London also have a junior side playing in the All-Britain Football Championship and the All-Ireland Junior Football Championship.

==Panel==
The following players were selected as part of the senior football panel for London's Tailteann Cup match against Laois on 23rd May 2026:

^{INJ} Player has had an injury which has affected recent involvement with the county team.
^{RET} Player has since retired from the county team.
^{WD} Player has since withdrawn from the county team due to a non-injury issue.

==Management team==
- Manager: Michael Maher
- Selectors: Chris Byrne, Joseph Coulter, Noel Dunning
- Strength and conditioning coaches: Ross Bennett, Colm Smith
- Performance analyst: Shane Mangan

==Managerial history==
The following is a table of London's county football managers at senior level since 1990. In October 2019, London-born Michael Maher became the first native to take charge of the London county football team. Maher experienced success while managing London sides at youth level and was part of former manager Ciarán Deely's backroom team for 2019.

| Years | Name | County |
|---|---|---|
| 1990 | Tom Roche | Kerry |
| 1991 | Paddy Corscadden John McPartland | Longford Down |
| 1992 | Seamus Carr | Donegal |
| 1993–1994 | PJ McGinley | Donegal |
| 1995–1998 | Pat Griffin | Kerry |
| 1999–2000 | Tommy McDermott | Donegal |
| 2001 | Tom Roche* | Kerry |
| 2002 | Iggy Donnelly Pat Griffin Dermot O'Brien | Tyrone Kerry Laois |
| 2002–2003 | Chris Lloyd | Longford |
| 2004 | John McPartland | Down |
| 2005–2010 | Noel Dunning | Westmeath |
| 2011–2015 | Paul Coggins | Roscommon |
| 2016–2019 | Ciarán Deely | Wexford |
| 2019– | Michael Maher** | London |

- Withdrew from later stages of the 2001 League season due to the UK's foot-and-mouth outbreak and championship.
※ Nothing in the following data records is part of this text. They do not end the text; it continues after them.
Context: an optimization exercise on an open-source flow, tuned for small area, a short achievable clock period and few clock cycles. The choices shown serve that exercise and are no tape-out recipe.
Where RTL was checked, it was by simulation tests only, not by an equivalence proof against the original.
Function not checked in run 1: the RTL went through the layout flow alone.
Power figures rest on the tool's default switching activity, not on a simulated workload.

==> flow/design.v <==
module wzwave_fbs (
    input  wire        clk,
    input  wire        rst,
    input  wire        in_valid,
    input  wire [7:0]  in_data,
    output wire        in_ready,
    output wire        out_valid,
    input  wire        out_ready,
    output wire        out_hdr,
    output wire        out_last,
    output wire [3:0]  out_type,
    output wire [71:0] out_data
);
    localparam integer KB = 1;                
    localparam [3:0] C_CTL  = 4'd0,  C_MIS  = 4'd1,  C_BAD  = 4'd2,  C_MAL  = 4'd3,
                     C_VER  = 4'd4,  C_MEM  = 4'd5,  C_SUC  = 4'd6,  C_INIT = 4'd7,
                     C_NPI  = 4'd8,  C_SEND = 4'd9,  C_RNI  = 4'd10, C_UPD  = 4'd11,
                     C_ROUT = 4'd12, C_CMD  = 4'd13, C_OPQ  = 4'd14, C_SCB  = 4'd15;
    localparam [3:0] A_NOP = 4'd0, A_LEN = 4'd1, A_SH0 = 4'd2, A_SH  = 4'd3,
                     A_SHP = 4'd4, A_HDR = 4'd6, A_DAT = 4'd7,
                     A_MSK = 4'd8, A_XOR = 4'd9;
    function [1:0] off0(input [3:0] code);
        case (code)
            C_SUC, C_SEND, C_RNI, C_SCB, C_MEM, C_INIT, C_ROUT: off0 = 2'd3;
            default: off0 = 2'd0;
        endcase
    endfunction
    reg  [7:0]    T;
    reg  [2047:0] ring;
    wire          we;
    wire [7:0]    wd;
    reg  [7:0]    sel;
    always @(posedge clk) begin
        if (rst) T <= 8'd0;
        else     T <= T + 8'd1;
        ring <= {ring[2039:0], we ? wd : ring[2047:2040]};
    end
    wire [7:0] amask   = (8'd1 << KB) - 8'd1;
    wire [7:0] rdat    = ring[{sel & ~amask, 3'b000} +: 8];
    wire       aligned = ((sel & amask) == 8'd0);
    reg  [7:0] b, sk;
    reg        bv, skv;
    wire       take;
    reg        irdy;          
    assign in_ready = irdy;
    wire in_fire = in_valid & ~skv;
    always @(posedge clk) begin
        irdy <= rst || !((take || !bv) ? 1'b0 : (skv || in_fire));
        if (rst) begin
            bv  <= 1'b0;
            skv <= 1'b0;
        end else if (take || !bv) begin
            if (skv) begin
                b   <= sk;
                bv  <= 1'b1;
                skv <= 1'b0;
            end else begin
                b   <= in_data;
                bv  <= in_fire;
            end
        end else if (in_fire) begin
            sk  <= in_data;
            skv <= 1'b1;
        end
    end
    reg  [11:0] qm [0:11];
    reg  [3:0]  qwp, qrp, qrp1;
    reg  [4:0]  qn;
    wire        qpush, qpop;
    wire [11:0] qin;
    wire        qfull = (qn == 5'd12);
    wire        qne   = (qn != 5'd0);
    wire [3:0]  qh_code = qm[qrp][11:8];
    wire [7:0]  qh_s    = qm[qrp][7:0];
    reg  [7:0]  hs0, hs3;  
    wire [4:0] qn_p1 = qn + 5'd1;
    wire [4:0] qn_m1 = qn - 5'd1;
    wire [4:0] qn_nx;
    wzwave_fbs_sel3 #(.W(5)) u_qn (.s1(qpush && !qpop), .a(qn_p1), .s2(qpop && !qpush),
                                  .b(qn_m1), .c(qn), .y(qn_nx));
    always @(posedge clk) begin
        if (rst) begin
            qn   <= 5'd0;
            qwp  <= 4'd0;
            qrp  <= 4'd0;
            qrp1 <= 4'd1;
        end else begin
            qn <= qn_nx;
            if (qpush) qwp <= (qwp == 4'd11) ? 4'd0 : qwp + 4'd1;
            if (qpop) begin
                qrp  <= qrp1;
                qrp1 <= (qrp1 == 4'd11) ? 4'd0 : qrp1 + 4'd1;
            end
        end
        if (qpush) qm[qwp] <= qin;
    end
    localparam [1:0] R_HUNT = 2'd0, R_SOF = 2'd1, R_BODY = 2'd2;
    reg  [1:0] rx;
    reg  [7:0] rL, acc, rs, wa;
    reg  [1:0] rph;
    reg        d0, d1;
    reg  [3:0] kcode;
    reg        kmal;
    reg        al;           
    reg        blk;          
    reg        livec;
    reg  [7:0] agec;         
    reg  [7:0] Hr;           
    reg        liver;
    wire is_mark = (b == 8'h06) || (b == 8'h15) || (b == 8'h18);
    wire is_sof  = (b == 8'h01);
    wire lt3     = (b < 8'd3);
    reg  [7:0] rrem;
    wire blast   = (rrem == 8'd0);
    wire room    = !livec || (b <= ~agec);
    reg  t_ok;
    always @(*) begin
        case (rx)
            R_HUNT:  t_ok = is_mark ? (!blk && !qfull) : 1'b1;
            R_SOF:   t_ok = !blk && !qfull && (lt3 || room);
            default: t_ok = al && !blk;
        endcase
    end
    assign take = bv && t_ok;
    assign we   = take && ((rx == R_HUNT && is_mark) || rx == R_SOF || rx == R_BODY);
    assign wd   = b;
    assign qpush = take && ((rx == R_HUNT && is_mark) || (rx == R_SOF && lt3) ||
                            (rx == R_BODY && blast));
    reg  [3:0] k_code;
    reg  [7:0] k_nmin;
    always @(*) begin
        k_code = C_OPQ;
        k_nmin = 8'd0;
        if (d1) begin
            case (b)
                8'h15: begin k_code = C_VER;  k_nmin = 8'd1;  end
                8'h20: begin k_code = C_MEM;  k_nmin = 8'd5;  end
                8'h56: begin k_code = C_SUC;  k_nmin = 8'd1;  end
                8'h02: begin k_code = C_INIT; k_nmin = 8'd32; end
                8'h41: begin k_code = C_NPI;  k_nmin = 8'd5;  end
                8'h13: begin k_code = C_SEND; k_nmin = 8'd1;  end
                8'h60: begin k_code = C_RNI;  k_nmin = 8'd1;  end
                8'h80: begin k_code = C_ROUT; k_nmin = 8'd29; end
                default: ;
            endcase
        end else if (d0) begin
            case (b)
                8'h13: begin k_code = C_SCB;  k_nmin = 8'd2;  end
                8'h49: begin k_code = C_UPD;  k_nmin = 8'd2;  end
                8'h04: begin k_code = C_CMD;  k_nmin = 8'd3;  end
                default: ;
            endcase
        end
    end
    wire       cks_bad = (acc != b);
    wire [3:0] body_code = cks_bad ? C_MIS : kmal ? C_MAL : kcode;
    reg  [3:0] f_code;
    always @(*) begin
        if (rx == R_HUNT)       f_code = C_CTL;
        else if (rx == R_SOF)   f_code = C_BAD;
        else                    f_code = body_code;
    end
    assign qin = {f_code, (rx == R_BODY) ? rs : T};
    always @(posedge clk) begin
        if (rst) begin
            rx <= R_HUNT;
        end else if (take) begin
            case (rx)
                R_HUNT: if (is_sof) rx <= R_SOF;
                R_SOF: begin
                    if (lt3) begin
                        rx <= is_sof ? R_SOF : R_HUNT;
                    end else begin
                        rL   <= b;
                        rph  <= 2'd0;
                        rrem <= b - 8'd1;
                        acc  <= ~b;
                        rs   <= T;
                        rx   <= R_BODY;
                    end
                end
                default: begin
                    if (rph != 2'd2) rph <= rph + 2'd1;
                    rrem <= rrem - 8'd1;
                    acc  <= acc ^ b;
                    if (rph == 2'd0) begin
                        d0 <= (b == 8'h00);
                        d1 <= (b == 8'h01);
                    end
                    if (rph == 2'd1) begin
                        kcode <= k_code;
                        kmal  <= (rL - 8'd3) < k_nmin;
                    end
                    if (blast) rx <= R_HUNT;
                end
            endcase
        end
    end
    reg        i_v;
    reg  [3:0] i_code;
    reg  [7:0] i_s;
    reg        i_ph;          
    reg        i_last;        
    reg        i_rd;          
    reg  [2:0] i_h;
    reg  [7:0] i_k, i_end;
    reg  [7:0] rq;
    reg        tq_v;
    reg  [3:0] tq_act;
    reg        tq_nf;         
    reg        tq_msk;
    reg        tq_len;
    reg  [3:0] tq_code;
    reg        tq_last;
    reg  [4:0] tq_j;
    reg  [7:0] e_L;
    reg  [7:0] cacc;
    reg  [7:0] pd;
    reg  [7:0] cm;
    reg        cmv, cm_le1, pendh, fin;
    reg         o_valid, o_hdr, o_last;
    reg  [3:0]  o_type;
    reg  [65:0] od;
    reg  [31:0] as;           
    wire        ofree = !o_valid || out_ready;
    wire [7:0] L_f = (tq_v && tq_len) ? rq : e_L;
    reg  [3:0] s_act;
    reg  [4:0] s_j;
    always @(*) begin
        s_act  = A_NOP;
        s_j    = i_k[4:0];
        if (!i_ph) begin
            case (i_code)
                C_CTL, C_BAD, C_SUC, C_SEND, C_RNI: s_act = A_HDR;
                C_SCB:  s_act = (i_h == 3'd0) ? A_SH0 : A_HDR;
                C_MEM:  s_act = (i_h == 3'd0) ? A_SH0 : (i_h == 3'd4) ? A_HDR : A_SH;
                C_INIT: s_act = (i_h == 3'd0) ? A_SH0 : (i_h == 3'd2) ? A_SHP : A_SH;
                C_ROUT: begin s_act = A_MSK; s_j = 5'd0; end
                C_UPD:  s_act = (i_h == 3'd0) ? A_LEN : (i_h == 3'd1) ? A_SH0 : A_HDR;
                C_CMD:  s_act = (i_h == 3'd0) ? A_LEN : (i_h == 3'd1) ? A_SH0 :
                                (i_h == 3'd2) ? A_SH : A_HDR;
                C_OPQ:  s_act = (i_h == 3'd0) ? A_LEN : (i_h == 3'd1) ? A_SH0 : A_HDR;
                C_VER:  s_act = (i_h == 3'd0) ? A_LEN : (i_h == 3'd3) ? A_HDR : A_NOP;
                C_NPI:  s_act = (i_h == 3'd0) ? A_LEN : (i_h == 3'd1) ? A_SH0 :
                                (i_h == 3'd5) ? A_HDR : A_SH;
                C_MIS:  s_act = A_LEN;
                C_MAL:  s_act = (i_h == 3'd0) ? A_LEN : (i_h == 3'd1) ? A_SH0 : A_HDR;
                default: s_act = A_NOP;
            endcase
        end else begin
            case (i_code)
                C_INIT, C_ROUT: s_act = A_MSK;
                C_MIS:          s_act = i_last ? A_HDR : A_XOR;
                default:        s_act = A_DAT;
            endcase
        end
    end
    reg        n_ph;
    reg  [2:0] n_h;
    reg  [7:0] n_k, n_end;
    reg        n_last, n_rd;
    reg  [7:0] s_dsel;
    always @(*) begin
        n_ph   = i_ph;
        n_h    = i_h + 3'd1;
        n_k    = i_k + 8'd1;
        n_end  = i_end;
        n_rd   = 1'b1;
        s_dsel = 8'd0;
        n_last = (i_code == C_MIS) ? (i_k + 8'd1 == L_f - 8'd1) : (i_k + 8'd1 == i_end);
        if (!i_ph) begin
            n_k    = 8'd0;
            n_last = 1'b0;
            case (i_code)
                C_SCB: n_last = 1'b1;
                C_MEM: n_last = (i_h == 3'd3);
                C_INIT: if (i_h == 3'd2) begin n_ph = 1'b1; n_end = 8'd28; end
                C_ROUT: begin n_ph = 1'b1; n_k = 8'd1; n_end = 8'd28; end
                C_UPD: begin
                    if (i_h == 3'd0) s_dsel = 8'hFE;                     
                    if (i_h == 3'd1) n_last = (L_f == 8'd5);
                    if (i_h == 3'd2) begin
                        n_ph = 1'b1; n_end = e_L - 8'd6; n_last = (e_L == 8'd6);
                    end
                end
                C_CMD: begin
                    if (i_h == 3'd0) s_dsel = 8'hFE;
                    if (i_h == 3'd2) n_last = (L_f == 8'd6);
                    if (i_h == 3'd3) begin
                        n_ph = 1'b1; n_end = e_L - 8'd7; n_last = (e_L == 8'd7);
                    end
                end
                C_OPQ: begin
                    if (i_h == 3'd1) n_last = (L_f == 8'd3);
                    if (i_h == 3'd2) begin
                        n_ph = 1'b1; n_end = e_L - 8'd4; n_last = (e_L == 8'd4);
                    end
                end
                C_VER: begin
                    if (i_h == 3'd0 || i_h == 3'd1) begin                
                        s_dsel = 8'd1; n_rd = 1'b0;
                    end
                    if (i_h == 3'd2) begin                               
                        s_dsel = 8'd2 - e_L;
                        n_last = (e_L == 8'd4);
                    end
                    if (i_h == 3'd3) begin                               
                        n_ph = 1'b1; n_end = e_L - 8'd5; n_last = (e_L == 8'd5);
                        s_dsel = e_L - 8'd3;
                    end
                end
                C_NPI: begin
                    if (i_h == 3'd0) s_dsel = 8'hFE;                     
                    if (i_h == 3'd2) s_dsel = 8'd8 - e_L;                
                    n_last = (i_h == 3'd4);
                end
                C_MIS: n_ph = 1'b1;
                C_MAL: n_last = (i_h == 3'd1);
                default: ;
            endcase
        end
    end
    wire [7:0] m      = cmv ? cm : rq;
    wire       m_nz   = (m != 8'd0);
    wire       rq_le1 = ((rq & (rq - 8'd1)) == 8'd0);
    wire       m_le1  = cmv ? cm_le1 : rq_le1;
    reg  [2:0] m_i;
    always @(*) begin
        casez (m)
            8'b???????1: m_i = 3'd0;
            8'b??????10: m_i = 3'd1;
            8'b?????100: m_i = 3'd2;
            8'b????1000: m_i = 3'd3;
            8'b???10000: m_i = 3'd4;
            8'b??100000: m_i = 3'd5;
            8'b?1000000: m_i = 3'd6;
            default:     m_i = 3'd7;
        endcase
    end
    wire [7:0] m_rest  = m & (m - 8'd1);
    wire       mr_le1  = ((m_rest & (m_rest - 8'd1)) == 8'd0);
    wire       rfirst  = (tq_code == C_ROUT) && (tq_j == 5'd0) && !cmv;
    wire c_go = fin ? !tq_v : (!tq_v || tq_nf || !tq_msk || m_le1);
    wire c_st = fin ? !tq_v : (!tq_v || tq_nf);
    wire c_done = ofree ? c_go : c_st;
    wire ifire = c_done && i_v && (aligned || !i_rd);
    wire inext = c_done && (!i_v || (ifire && i_last));    
    assign qpop = inext && qne;
    function first_last(input [3:0] code);
        case (code)
            C_CTL, C_BAD, C_SUC, C_SEND, C_RNI: first_last = 1'b1;
            default: first_last = 1'b0;
        endcase
    endfunction
    wire [7:0] sel_f = sel + s_dsel;
    wire [7:0] sel_h = sel + 8'd1;
    wire [7:0] sel_n = (off0(qh_code) == 2'd3) ? hs3 : hs0;
    wire [7:0] sel_nx;
    wzwave_fbs_sel3 #(.W(8)) u_sel (.s1(inext), .a(sel_n), .s2(ifire), .b(sel_f),
                                   .c(sel_h), .y(sel_nx));
    always @(posedge clk) begin
        sel <= sel_nx;
        if (rst) begin
            i_v  <= 1'b0;
            tq_v <= 1'b0;
        end else if (c_done) begin
            rq      <= rdat;
            tq_v    <= ifire;
            tq_act  <= s_act;
            tq_nf   <= (s_act == A_NOP) || (s_act == A_LEN) || (s_act == A_XOR) ||
                       (s_act == A_SH0) || (s_act == A_SH);
            tq_len  <= (s_act == A_LEN);
            tq_msk  <= (s_act == A_MSK);
            tq_code <= i_code;
            tq_last <= i_last;
            tq_j    <= s_j;
            if (inext) begin
                i_v    <= qne;
                i_code <= qh_code;
                i_s    <= qh_s;
                i_ph   <= 1'b0;
                i_h    <= 3'd0;
                i_k    <= 8'd0;
                i_last <= first_last(qh_code);
                i_rd   <= 1'b1;
            end else if (ifire) begin
                i_ph   <= n_ph;
                i_h    <= n_h;
                i_k    <= n_k;
                i_end  <= n_end;
                i_last <= n_last;
                i_rd   <= n_rd;
            end
        end
    end
    wire [7:0] qin_s   = (rx == R_BODY) ? rs : T;
    wire [7:0] qn1_s   = qm[qrp1][7:0];
    wire       hs_a = qpop && (qn >= 5'd2);
    wire       hs_b = (qpop && (qn == 5'd1)) || !qne;
    wire [7:0] hs0_nx, hs3_nx;
    wzwave_fbs_sel3 #(.W(8)) u_hs0 (.s1(hs_a), .a(T + 8'd1 - qn1_s), .s2(hs_b),
                                   .b(T + 8'd1 - qin_s), .c(hs0 + 8'd1), .y(hs0_nx));
    wzwave_fbs_sel3 #(.W(8)) u_hs3 (.s1(hs_a), .a(T - 8'd2 - qn1_s), .s2(hs_b),
                                   .b(T - 8'd2 - qin_s), .c(hs3 + 8'd1), .y(hs3_nx));
    always @(posedge clk) begin
        hs0 <= hs0_nx;
        hs3 <= hs3_nx;
    end
    function [7:0] nmin_of(input [7:0] dir, input [7:0] fc);
        begin
            nmin_of = 8'd0;
            if (dir == 8'h01) begin
                case (fc)
                    8'h15, 8'h56, 8'h13, 8'h60: nmin_of = 8'd1;
                    8'h20, 8'h41: nmin_of = 8'd5;
                    8'h02: nmin_of = 8'd32;
                    8'h80: nmin_of = 8'd29;
                    default: ;
                endcase
            end else if (dir == 8'h00) begin
                case (fc)
                    8'h13, 8'h49: nmin_of = 8'd2;
                    8'h04: nmin_of = 8'd3;
                    default: ;
                endcase
            end
        end
    endfunction
    wire [7:0] b0 = as[31:24];
    wire [7:0] b1 = as[23:16];
    wire [1:0] tier = b0[5:4];
    reg  [65:0] hfmt;
    always @(*) begin
        hfmt = 66'd0;
        case (tq_code)
            C_MIS:  hfmt[23:0] = {cacc, rq, e_L};
            C_MAL:  hfmt[31:0] = {nmin_of(as[7:0], rq), e_L - 8'd3, rq, as[7:0]};
            C_MEM:  hfmt[39:0] = {rq, as[31:0]};
            C_SUC:  hfmt[8:0]  = {(rq != 8'd0), rq};
            C_NPI: begin
                hfmt[65:42] = {rq, as[7:0], as[15:8]};
                hfmt[7:0]   = b0;
                hfmt[15:8]  = b1;
                hfmt[16]    = b0[7];
                hfmt[18:17] = tier;
                hfmt[21:19] = b0[2:0];
                hfmt[22]    = b1[3];
                hfmt[23]    = b1[4];
                hfmt[24]    = b1[0];
                hfmt[25]    = !tier[1];
                hfmt[41:26] = (tier == 2'd0) ? 16'd9600 : (tier == 2'd1) ? 16'd40000 : 16'd0;
            end
            C_SEND: begin hfmt[7:0] = rq; hfmt[24] = 1'b1; end
            C_SCB:  begin hfmt[23:8] = {rq, as[7:0]}; hfmt[25] = 1'b1; end
            C_RNI:  hfmt[8:0] = {(rq == 8'h01), rq};
            C_UPD, C_OPQ: hfmt[15:0] = {rq, as[7:0]};
            C_CMD:  hfmt[23:0] = {rq, as[7:0], as[15:8]};
            default: hfmt[7:0] = rq;
        endcase
    end
    wire [3:0] tq_type = (tq_code == C_SCB) ? C_SEND : tq_code;
    always @(posedge clk) begin
        if (rst) begin
            fin     <= 1'b0;
            cmv     <= 1'b0;
            pendh   <= 1'b0;
        end else begin
            if (fin) begin
                if (ofree) begin
                    o_last  <= 1'b1;
                    o_hdr   <= pendh;
                    if (!pendh) od <= {58'd0, pd + 8'd1};
                    pendh   <= 1'b0;
                    fin     <= 1'b0;
                end
            end else if (tq_v) begin
                case (tq_act)
                    A_LEN: begin e_L <= rq; cacc <= ~rq; end
                    A_XOR: cacc <= cacc ^ rq;
                    A_SH0: as <= {24'd0, rq};
                    A_SH:  as <= {as[23:0], rq};
                    A_SHP: if (ofree) begin
                        od     <= {42'd0, rq, as[7:0], as[15:8]};
                        pendh  <= 1'b1;
                        o_type <= tq_type;
                    end
                    A_HDR: if (ofree) begin
                            o_hdr   <= 1'b1;
                        o_last  <= tq_last;
                        o_type  <= tq_type;
                        od      <= hfmt;
                    end
                    A_DAT: if (ofree) begin
                            o_hdr   <= 1'b0;
                        o_last  <= tq_last;
                        o_type  <= tq_type;
                        od      <= {58'd0, rq};
                    end
                    A_MSK: if (ofree) begin
                        o_type <= tq_type;
                        if (rfirst) begin
                            od    <= 66'd0;
                            pendh <= 1'b1;
                        end
                        if (m_nz) begin
                                    o_last  <= 1'b0;
                            o_hdr   <= pendh || rfirst;
                            if (!(pendh || rfirst)) od <= {58'd0, pd + 8'd1};
                            pendh   <= 1'b0;
                            pd      <= {tq_j, m_i};
                            if (m_le1) begin
                                cmv <= 1'b0;
                                fin <= tq_last;
                            end else begin
                                cm     <= m_rest;
                                cm_le1 <= mr_le1;
                                cmv    <= 1'b1;
                            end
                        end else begin
                            fin <= tq_last;
                        end
                    end
                    default: ;
                endcase
            end
        end
    end
    wire emit = ofree && (fin || (tq_v && ((tq_act == A_HDR) || (tq_act == A_DAT) ||
                                           ((tq_act == A_MSK) && m_nz))));
    wire ov_n = emit || (o_valid && !out_ready);
    reg  onv;                 
    always @(posedge clk) begin
        o_valid <= !rst && ov_n;
        onv     <= rst || !ov_n;
    end
    assign out_valid = ~onv;
    assign out_hdr   = o_hdr;
    assign out_last  = o_last;
    assign out_type  = o_type;
    assign out_data  = {6'd0, od};
    wire       live = i_v || qne || (rx == R_BODY);
    wire [7:0] H    = i_v ? i_s : qne ? qh_s : rs;
    wire [7:0] T1   = T + 8'd1;
    wire       livep = liver || we;
    always @(posedge clk) begin
        if (rst) begin
            blk   <= 1'b0;
            livec <= 1'b0;
            liver <= 1'b0;
            al    <= 1'b0;
        end else begin
            liver <= live;
            Hr    <= live ? H : T;
            if (we) begin
                wa    <= T1;
                al    <= 1'b1;
                blk   <= liver && (T1 == Hr);
                agec  <= liver ? (T1 - Hr) : 8'd1;
                livec <= 1'b1;
            end else begin
                al    <= (T1 == wa);
                blk   <= liver && (((T1 - Hr) < (wa - Hr)) || (wa == Hr));
                agec  <= T1 - Hr;
                livec <= liver;
            end
        end
    end
endmodule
  - Withdrew in 2020, fully on that occasion, and also did not play any games in 2021 due to the impact of the COVID-19 pandemic on Gaelic games.

==Honours==
===Senior===
- All-Ireland Senior Football Championship
  - 2 Runners-up (5): 1900, 1901, 1902, 1903, 1908
  - 3 Semi-finalists (3): 1906, 1907, 1910
- Connacht Senior Football Championship
  - 2 Runners-up (1): 2013
- McGrath Cup
  - 1 Winners (1): 1988
===Junior===
- All-Ireland Junior Football Championship
  - 1 Winners (6): 1938, 1966, 1969, 1970, 1971, 1986
- All-Britain Football Championship
  - 1 Winners (23): 1962, 1964, 1966, 1967, 1968, 1969, 1970, 1971, 1973, 1974, 1975, 1982, 1986, 1988, 1991, 1992, 1995, 2005, 2007, 2009, 2022, 2024, 2025

==Notes==
a. London received a bye to the final in five seasons.